Tools for hunting, processing meat and hides, and for other purposes were made of Alibates flint and other cherts and jaspers. Despite the nearness of Buried City to the Alibates Flint Quarries, there is little evidence of substantial access to Alibates flint on Buried City sites. Brown jasper from western Kansas makes up a measurable percentage of the tools, as does Tecovas jasper from the southern Texas Panhandle. Additional evidence of limited contact with the Alibates quarries is that almost all of the tools find have been extensively re-worked, worn-out, and recycled prior to discard and even the flint-knapping debris is extremely small and almost any flake that could be held between two fingers shows edge damage from use as a scraping or cutting tool.

The styles of stone tools are fairly typical for the Southern Plains people of the 12th and 13th century. These include various kinds of drills or perforators, diamond-shaped beveled knives sometimes called Harahey knives, and side-notched, unnotched, and side- and base-notched arrow points. For arrows to fly true and arrive with enough impact to take down a bison or with enough accuracy for a deer, they must be carefully worked. We see some evidence of the care in arrow manufacture in the form of a bison rib shaft straightener or shaft wrench and a grooved abrader for smoothing the shafts once they were straightened

As rich as the material we have may seem, most of the goods owned by the people of the Buried City didn't survive the ravages of time. We know from the needles, awls, and other tools that they probably had clothing, bags, boxes, and other materials made of hides, probably had baskets, mats, and sandals of woven goods, and many objects and tools of wood and other perishable remains which don't normally preserve.


photo of fragment of corncob
Fragment of a charred corn cob found at Buried City. Photo by David Hughes.
photo of bison bone pit
This pit filled with bison bone was found under the Courson B house. The pit was an old pithouse depression used for a trash dump prior to the building of the typical Buried City house. All parts of a bison were found in this pit, including the skull, indicating the animal(s) must have been killed close by. Photo by David Hughes.

 

photo of bison rib fragment
Bison rib fragment about 7 inches long with regular notches. Function unknown. Photo by David Hughes.
photo of end view of bison tibia tool
End-on view of the beveled tip of bison tibia tool. From the Courson Buried City collection, photo by Steve Black.
photo of bison tibia tool showing polish
Closeup of bison tibia digging tool showing polish.
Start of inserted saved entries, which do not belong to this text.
[src/core/fbp_sync.sv]
// Two-flop synchroniser for a vector of pin levels.
// Assumes inputs are asynchronous to CLOCK_I.
`timescale 1ns/1ps
module fbp_sync #(
  parameter int WIDTH = 4
) (
  input  wire logic             clk_i,
  input  wire logic             rst_n_i,
  input  wire logic [WIDTH-1:0] d_i,
  output logic      [WIDTH-1:0] q_o
);
  logic [WIDTH-1:0] meta;

  always_ff @(posedge clk_i or negedge rst_n_i) begin
    if (!rst_n_i) begin
      meta <= '0;
      q_o  <= '0;
    end else begin
      meta <= d_i;
      q_o  <= meta;
    end
  end
endmodule : fbp_sync

[src/core/fbp_port.sv]
// Four-bit general purpose port with analog select and input-only pin 3.
// Assumes an AXI4-Lite master on CLOCK_I and pad cells that resolve the pins.
`timescale 1ns/1ps
module fbp_port #(
  parameter bit HAS_LOWER_PINS = 1'b1
) (
  input  wire logic        CLOCK_I,
  input  wire logic        RST_N_I,
  input  wire logic [3:0]  AWADDR_I,
  input  wire logic        AWVALID_I,
  output logic             AWREADY_O,
  input  wire logic [31:0] WDATA_I,
  input  wire logic [3:0]  WSTRB_I,
  input  wire logic        WVALID_I,
  output logic             WREADY_O,
  output logic [1:0]       BRESP_O,
  output logic             BVALID_O,
  input  wire logic        BREADY_I,
  input  wire logic [3:0]  ARADDR_I,
  input  wire logic        ARVALID_I,
  output logic             ARREADY_O,
  output logic [31:0]      RDATA_O,
  output logic [1:0]       RRESP_O,
  output logic             RVALID_O,
  input  wire logic        RREADY_I,
  input  wire logic [3:0]  PIN_I,
  output logic [2:0]       PIN_O,
  output logic [2:0]       PIN_OE_N_O,
  output logic             PIN3_PULLUP_EN_O,
  output logic             MASTER_CLEAR_N_O
);
  localparam logic [2:0] LOWER_MASK = HAS_LOWER_PINS ? 3'h7 : 3'h0;
  localparam int         SEL_DATA   = 0;
  localparam int         SEL_DIR    = 1;
  localparam int         SEL_ANA    = 2;
  localparam int         SEL_CFG    = 3;

  logic [3:0]  pin_sync;
  logic [2:0]  latch;
  logic [2:0]  dir_low;
  logic [2:0]  ana_sel;
  logic        master_clear_enable_cfg;
  logic        aw_held;
  logic        w_held;
  logic [3:0]  aw_addr;
  logic [7:0]  w_byte;
  logic        w_lane0;
  logic [3:0]  pin_view;
  logic [3:0]  dir_view;
  logic        do_write;
  logic [2:0]  next_latch;
  logic [3:0]  wr_sel;
  logic [3:0]  wr_en;

  // Pin levels pass two flops before any read path sees them
  fbp_sync #(.WIDTH(fbp_pkg::PORT_W)) u_sync (
    .clk_i   (CLOCK_I),
    .rst_n_i (RST_N_I),
    .d_i     (PIN_I),
    .q_o     (pin_sync)
  );

  function automatic logic [31:0] fbp_zext(input logic [7:0] v);
    fbp_zext = {24'h000000, v};
  endfunction : fbp_zext

  // One-hot register select; an unmapped address selects nothing
  function automatic logic [3:0] fbp_decode(input logic [3:0] addr);
    fbp_decode = 4'h0;
    case (addr)
      fbp_pkg::OFF_PIN_DATA:   fbp_decode[SEL_DATA] = 1'b1;
      fbp_pkg::OFF_DIRECTION:  fbp_decode[SEL_DIR]  = 1'b1;
      fbp_pkg::OFF_ANALOG_SEL: fbp_decode[SEL_ANA]  = 1'b1;
      fbp_pkg::OFF_CONFIG:     fbp_decode[SEL_CFG]  = 1'b1;
      default:                 fbp_decode           = 4'h0;
    endcase
  endfunction : fbp_decode

  // Per lower pin: digital view masked by analog select, and a driver that
  // follows direction only, so analog select never gates an output
  for (genvar g = 0; g < fbp_pkg::ANA_W; g++) begin : g_lower_pin
    assign pin_view[g]   = pin_sync[g] & ~ana_sel[g] & LOWER_MASK[g];
    assign PIN_OE_N_O[g] = dir_low[g] | ~LOWER_MASK[g];
    assign PIN_O[g]      = latch[g] & LOWER_MASK[g];
  end

  // Pin 3 has no driver; master clear enable hides its level from reads
  assign pin_view[fbp_pkg::PIN3] = pin_sync[fbp_pkg::PIN3] & ~master_clear_enable_cfg;

  assign dir_view = {1'b1, dir_low & LOWER_MASK};
  assign PIN3_PULLUP_EN_O = master_clear_enable_cfg;
  assign MASTER_CLEAR_N_O = master_clear_enable_cfg ? pin_sync[fbp_pkg::PIN3] : 1'b1;

  // Write channel: address and data accepted independently, in either order
  assign AWREADY_O = !aw_held && !BVALID_O;
  assign WREADY_O  = !w_held && !BVALID_O;
  assign do_write  = aw_held && w_held && !BVALID_O;
  assign wr_sel    = fbp_decode(aw_addr);
  // A cleared low strobe lane still answers, but changes no register
  assign wr_en     = (do_write && w_lane0) ? wr_sel : 4'h0;

  always_ff @(posedge CLOCK_I or negedge RST_N_I) begin
    if (!RST_N_I) begin
      aw_held <= 1'b0;
      aw_addr <= 4'h0;
    end else if (AWVALID_I && AWREADY_O) begin
      aw_held <= 1'b1;
      aw_addr <= AWADDR_I;
    end else if (do_write) begin
      aw_held <= 1'b0;
    end
  end

  always_ff @(posedge CLOCK_I or negedge RST_N_I) begin
    if (!RST_N_I) begin
      w_held  <= 1'b0;
      w_byte  <= 8'h00;
      w_lane0 <= 1'b0;
    end else if (WVALID_I && WREADY_O) begin
      w_held  <= 1'b1;
      w_byte  <= WDATA_I[7:0];
      w_lane0 <= WSTRB_I[0];
    end else if (do_write) begin
      w_held <= 1'b0;
    end
  end

  always_ff @(posedge CLOCK_I or negedge RST_N_I) begin
    if (!RST_N_I) begin
      BVALID_O <= 1'b0;
      BRESP_O  <= fbp_pkg::RESP_OKAY;
    end else if (do_write) begin
      BVALID_O <= 1'b1;
      BRESP_O  <= (|wr_sel) ? fbp_pkg::RESP_OKAY : fbp_pkg::RESP_SLVERR;
    end else if (BREADY_I) begin
      BVALID_O <= 1'b0;
    end
  end

  // The whole latch is reloaded from pin levels merged with the new bits;
  // with only whole-byte strobes the merge keeps nothing of the old latch
  always_comb begin
    next_latch = pin_view[2:0];
    if (w_lane0) begin
      next_latch = w_byte[2:0];
    end
  end

  always_ff @(posedge CLOCK_I or negedge RST_N_I) begin
    if (!RST_N_I) begin
      latch <= fbp_pkg::LATCH_RESET;
    end else if (wr_en[SEL_DATA]) begin
      latch <= next_latch;
    end
  end

  always_ff @(posedge CLOCK_I or negedge RST_N_I) begin
    if (!RST_N_I) begin
      dir_low <= fbp_pkg::DIR_RESET[2:0];
    end else if (wr_en[SEL_DIR]) begin
      dir_low <= w_byte[2:0];
    end
  end

  always_ff @(posedge CLOCK_I or negedge RST_N_I) begin
    if (!RST_N_I) begin
      ana_sel <= fbp_pkg::ANA_RESET;
    end else if (wr_en[SEL_ANA]) begin
      ana_sel <= w_byte[2:0] & LOWER_MASK;
    end
  end

  always_ff @(posedge CLOCK_I or negedge RST_N_I) begin
    if (!RST_N_I) begin
      master_clear_enable_cfg <= fbp_pkg::MASTER_CLEAR_ENABLE_CFG_RESET;
    end else if (wr_en[SEL_CFG]) begin
      master_clear_enable_cfg <= w_byte[fbp_pkg::CFG_MASTER_CLEAR_ENABLE_CFG_BIT];
    end
  end

  // Read channel: one read in flight, answered the cycle after the address
  assign ARREADY_O = !RVALID_O;

  always_ff @(posedge CLOCK_I or negedge RST_N_I) begin
    if (!RST_N_I) begin
      RVALID_O <= 1'b0;
      RDATA_O  <= 32'h00000000;
      RRESP_O  <= fbp_pkg::RESP_OKAY;
    end else if (ARVALID_I && ARREADY_O) begin
      RVALID_O <= 1'b1;
      RRESP_O  <= fbp_pkg::RESP_OKAY;
      case (ARADDR_I)
        fbp_pkg::OFF_PIN_DATA:   RDATA_O <= fbp_zext({4'h0, pin_view});
        fbp_pkg::OFF_DIRECTION:  RDATA_O <= fbp_zext({4'h0, dir_view});
        fbp_pkg::OFF_ANALOG_SEL: RDATA_O <= fbp_zext({5'h00, ana_sel});
        fbp_pkg::OFF_CONFIG:     RDATA_O <= fbp_zext({7'h00, master_clear_enable_cfg});
        default: begin
          RDATA_O <= 32'h00000000;
          RRESP_O <= fbp_pkg::RESP_SLVERR;
        end
      endcase
    end else if (RREADY_I) begin
      RVALID_O <= 1'b0;
    end
  end
endmodule : fbp_port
From the Courson Buried City collection, photo by Steve Black.
photo of marine shells
Marine shells (upper two on right and lower right) like olivella and others from the Gulf of California were used for ornaments like beads and pendants. Some of the native mussel shell may also have been used as pottery-smoothing and scraping tools and for spoons.
photo of cordmarked jar
Large section of cordmarked jar with an incised decoration. From the Courson Buried City collection, photo by Steve Black.
photo of rims
What sets Buried City pottery apart from the similarly shaped pottery of the Antelope Creek area is the abundant decoration of the rims and the variety of surface finishes. Photo by David Hughes.
photo of rim section of large jar
Rim section of large cordmarked olla or jar with a scalloped rim formed by finger impressions. From the Courson Buried City collection, photo by Steve Black.
photo of bone arrow-shaft "wrench"
Bone arrow-shaft "wrench," used to straighten arrow shafts. From the Courson Buried City collection, photo by Steve Black.
photo of knives and knife fragments
Knives and knife fragments made of Alibates flint. Photo by David Hughes.
photo of Harrell arrow points
Side-notched Harrell arrow points (and one unfinished preform) made from Alibates flint and brown jasper from western Kansas (bottom row, 2nd from right). Photo by David Hughes.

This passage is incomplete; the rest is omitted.